-- WHAT TO DO --
Pull every line that includes the word "single" out of the data below and copy it.

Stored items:
= Beginning of Section =
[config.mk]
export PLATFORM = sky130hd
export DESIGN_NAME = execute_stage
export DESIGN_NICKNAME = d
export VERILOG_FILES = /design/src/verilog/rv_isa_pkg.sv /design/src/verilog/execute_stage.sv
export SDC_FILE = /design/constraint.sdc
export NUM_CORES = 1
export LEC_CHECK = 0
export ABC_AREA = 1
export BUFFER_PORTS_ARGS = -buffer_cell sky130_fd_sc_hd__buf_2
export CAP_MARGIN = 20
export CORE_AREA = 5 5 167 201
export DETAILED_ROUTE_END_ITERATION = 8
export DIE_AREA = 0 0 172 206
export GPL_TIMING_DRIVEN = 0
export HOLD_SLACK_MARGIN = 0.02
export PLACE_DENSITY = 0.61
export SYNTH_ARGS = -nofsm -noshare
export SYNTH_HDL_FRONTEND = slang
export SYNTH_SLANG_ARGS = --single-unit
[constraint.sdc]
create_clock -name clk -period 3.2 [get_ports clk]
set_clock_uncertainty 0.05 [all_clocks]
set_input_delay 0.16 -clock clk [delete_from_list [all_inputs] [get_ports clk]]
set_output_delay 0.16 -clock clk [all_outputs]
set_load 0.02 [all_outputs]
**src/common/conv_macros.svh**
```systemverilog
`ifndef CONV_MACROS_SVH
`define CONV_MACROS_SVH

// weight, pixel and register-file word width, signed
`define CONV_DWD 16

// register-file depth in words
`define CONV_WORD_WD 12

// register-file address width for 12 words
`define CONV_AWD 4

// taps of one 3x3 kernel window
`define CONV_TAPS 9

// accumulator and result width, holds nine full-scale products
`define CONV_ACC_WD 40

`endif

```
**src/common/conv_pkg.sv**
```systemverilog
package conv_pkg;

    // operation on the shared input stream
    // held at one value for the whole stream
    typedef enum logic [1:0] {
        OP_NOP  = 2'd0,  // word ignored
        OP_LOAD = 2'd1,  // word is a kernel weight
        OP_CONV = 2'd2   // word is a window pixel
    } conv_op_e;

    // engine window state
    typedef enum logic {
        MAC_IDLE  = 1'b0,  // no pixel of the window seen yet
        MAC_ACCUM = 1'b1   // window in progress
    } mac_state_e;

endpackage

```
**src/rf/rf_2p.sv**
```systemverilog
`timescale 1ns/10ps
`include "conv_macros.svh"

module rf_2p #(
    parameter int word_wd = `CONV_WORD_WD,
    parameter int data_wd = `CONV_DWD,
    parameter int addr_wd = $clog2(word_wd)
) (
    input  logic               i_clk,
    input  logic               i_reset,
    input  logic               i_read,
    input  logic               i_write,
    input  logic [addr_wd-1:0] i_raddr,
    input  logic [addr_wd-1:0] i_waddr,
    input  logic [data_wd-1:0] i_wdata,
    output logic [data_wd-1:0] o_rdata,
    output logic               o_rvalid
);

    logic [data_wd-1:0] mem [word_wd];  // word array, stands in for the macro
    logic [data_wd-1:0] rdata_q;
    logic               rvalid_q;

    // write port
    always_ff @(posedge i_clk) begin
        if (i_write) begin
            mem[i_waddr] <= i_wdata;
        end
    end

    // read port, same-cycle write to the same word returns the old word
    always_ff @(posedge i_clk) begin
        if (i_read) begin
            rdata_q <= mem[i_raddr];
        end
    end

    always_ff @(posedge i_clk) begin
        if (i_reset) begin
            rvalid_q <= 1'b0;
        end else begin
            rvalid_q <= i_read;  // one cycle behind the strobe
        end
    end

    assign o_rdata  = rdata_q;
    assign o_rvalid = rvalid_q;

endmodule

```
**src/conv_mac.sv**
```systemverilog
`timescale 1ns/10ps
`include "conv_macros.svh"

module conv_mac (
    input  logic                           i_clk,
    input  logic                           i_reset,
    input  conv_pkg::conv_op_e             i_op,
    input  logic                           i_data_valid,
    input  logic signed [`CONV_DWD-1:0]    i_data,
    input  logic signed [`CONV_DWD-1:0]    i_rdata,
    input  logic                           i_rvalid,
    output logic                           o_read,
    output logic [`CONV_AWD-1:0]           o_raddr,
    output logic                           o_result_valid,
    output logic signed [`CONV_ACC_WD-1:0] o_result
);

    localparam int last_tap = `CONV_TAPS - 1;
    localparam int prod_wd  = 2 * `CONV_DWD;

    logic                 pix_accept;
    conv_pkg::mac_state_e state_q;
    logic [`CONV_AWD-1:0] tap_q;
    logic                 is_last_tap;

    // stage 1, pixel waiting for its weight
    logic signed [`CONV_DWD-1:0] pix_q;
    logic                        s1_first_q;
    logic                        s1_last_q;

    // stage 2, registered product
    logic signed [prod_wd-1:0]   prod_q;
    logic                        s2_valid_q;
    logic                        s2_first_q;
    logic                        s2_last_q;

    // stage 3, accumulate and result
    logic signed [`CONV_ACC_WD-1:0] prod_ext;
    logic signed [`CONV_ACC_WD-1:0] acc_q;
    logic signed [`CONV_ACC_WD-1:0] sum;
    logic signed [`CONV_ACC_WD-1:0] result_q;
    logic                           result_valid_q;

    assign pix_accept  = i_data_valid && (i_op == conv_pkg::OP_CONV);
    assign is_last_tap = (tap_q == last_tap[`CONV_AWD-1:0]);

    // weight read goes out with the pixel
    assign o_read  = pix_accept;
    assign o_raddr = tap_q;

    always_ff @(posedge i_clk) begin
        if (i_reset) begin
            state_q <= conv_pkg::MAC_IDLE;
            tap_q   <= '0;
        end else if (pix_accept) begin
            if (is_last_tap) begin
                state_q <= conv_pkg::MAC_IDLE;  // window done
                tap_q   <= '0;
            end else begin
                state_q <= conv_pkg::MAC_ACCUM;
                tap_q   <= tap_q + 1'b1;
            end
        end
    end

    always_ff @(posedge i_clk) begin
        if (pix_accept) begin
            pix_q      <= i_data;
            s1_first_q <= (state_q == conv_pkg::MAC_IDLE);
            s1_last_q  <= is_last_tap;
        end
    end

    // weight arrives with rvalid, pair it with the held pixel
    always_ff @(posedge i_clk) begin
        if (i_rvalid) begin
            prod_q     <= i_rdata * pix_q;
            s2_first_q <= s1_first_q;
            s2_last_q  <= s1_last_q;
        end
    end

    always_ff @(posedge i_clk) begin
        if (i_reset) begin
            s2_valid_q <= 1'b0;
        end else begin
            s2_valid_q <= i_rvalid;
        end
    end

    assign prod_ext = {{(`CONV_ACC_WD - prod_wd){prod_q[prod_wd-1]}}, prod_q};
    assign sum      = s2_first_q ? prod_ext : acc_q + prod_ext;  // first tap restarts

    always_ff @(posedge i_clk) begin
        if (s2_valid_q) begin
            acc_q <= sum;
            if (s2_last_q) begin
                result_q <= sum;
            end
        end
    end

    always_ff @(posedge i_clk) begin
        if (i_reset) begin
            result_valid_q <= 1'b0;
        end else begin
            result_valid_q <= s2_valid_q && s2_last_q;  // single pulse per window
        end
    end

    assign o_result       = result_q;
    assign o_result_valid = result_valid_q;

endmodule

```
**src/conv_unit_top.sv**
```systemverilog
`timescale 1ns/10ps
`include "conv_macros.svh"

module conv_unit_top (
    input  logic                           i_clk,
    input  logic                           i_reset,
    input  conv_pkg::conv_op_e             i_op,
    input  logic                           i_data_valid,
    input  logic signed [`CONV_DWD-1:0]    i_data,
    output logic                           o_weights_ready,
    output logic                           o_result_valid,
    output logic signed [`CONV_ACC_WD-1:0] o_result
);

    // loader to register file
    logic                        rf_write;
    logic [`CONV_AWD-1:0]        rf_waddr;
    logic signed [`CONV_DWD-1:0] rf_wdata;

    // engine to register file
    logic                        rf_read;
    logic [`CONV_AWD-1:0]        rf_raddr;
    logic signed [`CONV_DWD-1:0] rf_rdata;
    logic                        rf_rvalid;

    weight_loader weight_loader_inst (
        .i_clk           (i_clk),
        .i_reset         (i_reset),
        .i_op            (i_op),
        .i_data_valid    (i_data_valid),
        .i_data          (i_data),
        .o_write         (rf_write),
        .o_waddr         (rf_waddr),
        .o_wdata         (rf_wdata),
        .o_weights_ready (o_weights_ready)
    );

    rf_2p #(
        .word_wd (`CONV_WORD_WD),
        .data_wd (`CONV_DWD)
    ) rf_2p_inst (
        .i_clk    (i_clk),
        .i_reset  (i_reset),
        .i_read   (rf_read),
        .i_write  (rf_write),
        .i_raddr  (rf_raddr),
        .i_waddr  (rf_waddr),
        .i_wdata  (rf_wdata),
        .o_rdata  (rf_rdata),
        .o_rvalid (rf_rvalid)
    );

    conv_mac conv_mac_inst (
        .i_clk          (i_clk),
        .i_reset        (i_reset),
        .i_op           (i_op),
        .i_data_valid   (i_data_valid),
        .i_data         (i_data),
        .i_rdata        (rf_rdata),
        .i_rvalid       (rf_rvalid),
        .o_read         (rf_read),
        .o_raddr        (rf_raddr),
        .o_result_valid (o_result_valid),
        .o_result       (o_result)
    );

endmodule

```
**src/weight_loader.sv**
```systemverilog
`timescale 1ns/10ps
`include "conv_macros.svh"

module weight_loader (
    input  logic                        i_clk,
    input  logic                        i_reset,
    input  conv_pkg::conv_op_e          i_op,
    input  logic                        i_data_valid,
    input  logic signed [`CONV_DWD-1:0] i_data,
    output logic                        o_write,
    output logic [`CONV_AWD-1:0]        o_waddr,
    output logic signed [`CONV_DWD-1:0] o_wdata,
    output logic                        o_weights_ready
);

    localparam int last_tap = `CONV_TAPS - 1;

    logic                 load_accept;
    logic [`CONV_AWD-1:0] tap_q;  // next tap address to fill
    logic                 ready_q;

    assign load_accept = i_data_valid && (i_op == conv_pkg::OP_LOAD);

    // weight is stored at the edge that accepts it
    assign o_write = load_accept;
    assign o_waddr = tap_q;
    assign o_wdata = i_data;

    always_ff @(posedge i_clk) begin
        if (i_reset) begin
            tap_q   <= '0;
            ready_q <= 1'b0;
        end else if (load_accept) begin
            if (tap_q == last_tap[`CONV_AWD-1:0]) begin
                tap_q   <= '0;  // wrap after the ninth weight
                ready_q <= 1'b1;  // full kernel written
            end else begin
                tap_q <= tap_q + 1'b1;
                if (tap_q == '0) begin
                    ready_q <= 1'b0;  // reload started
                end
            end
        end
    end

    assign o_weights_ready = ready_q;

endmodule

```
= End of Section =
-- OUTPUT --
export SYNTH_SLANG_ARGS = --single-unit
            result_valid_q <= s2_valid_q && s2_last_q;  // single pulse per window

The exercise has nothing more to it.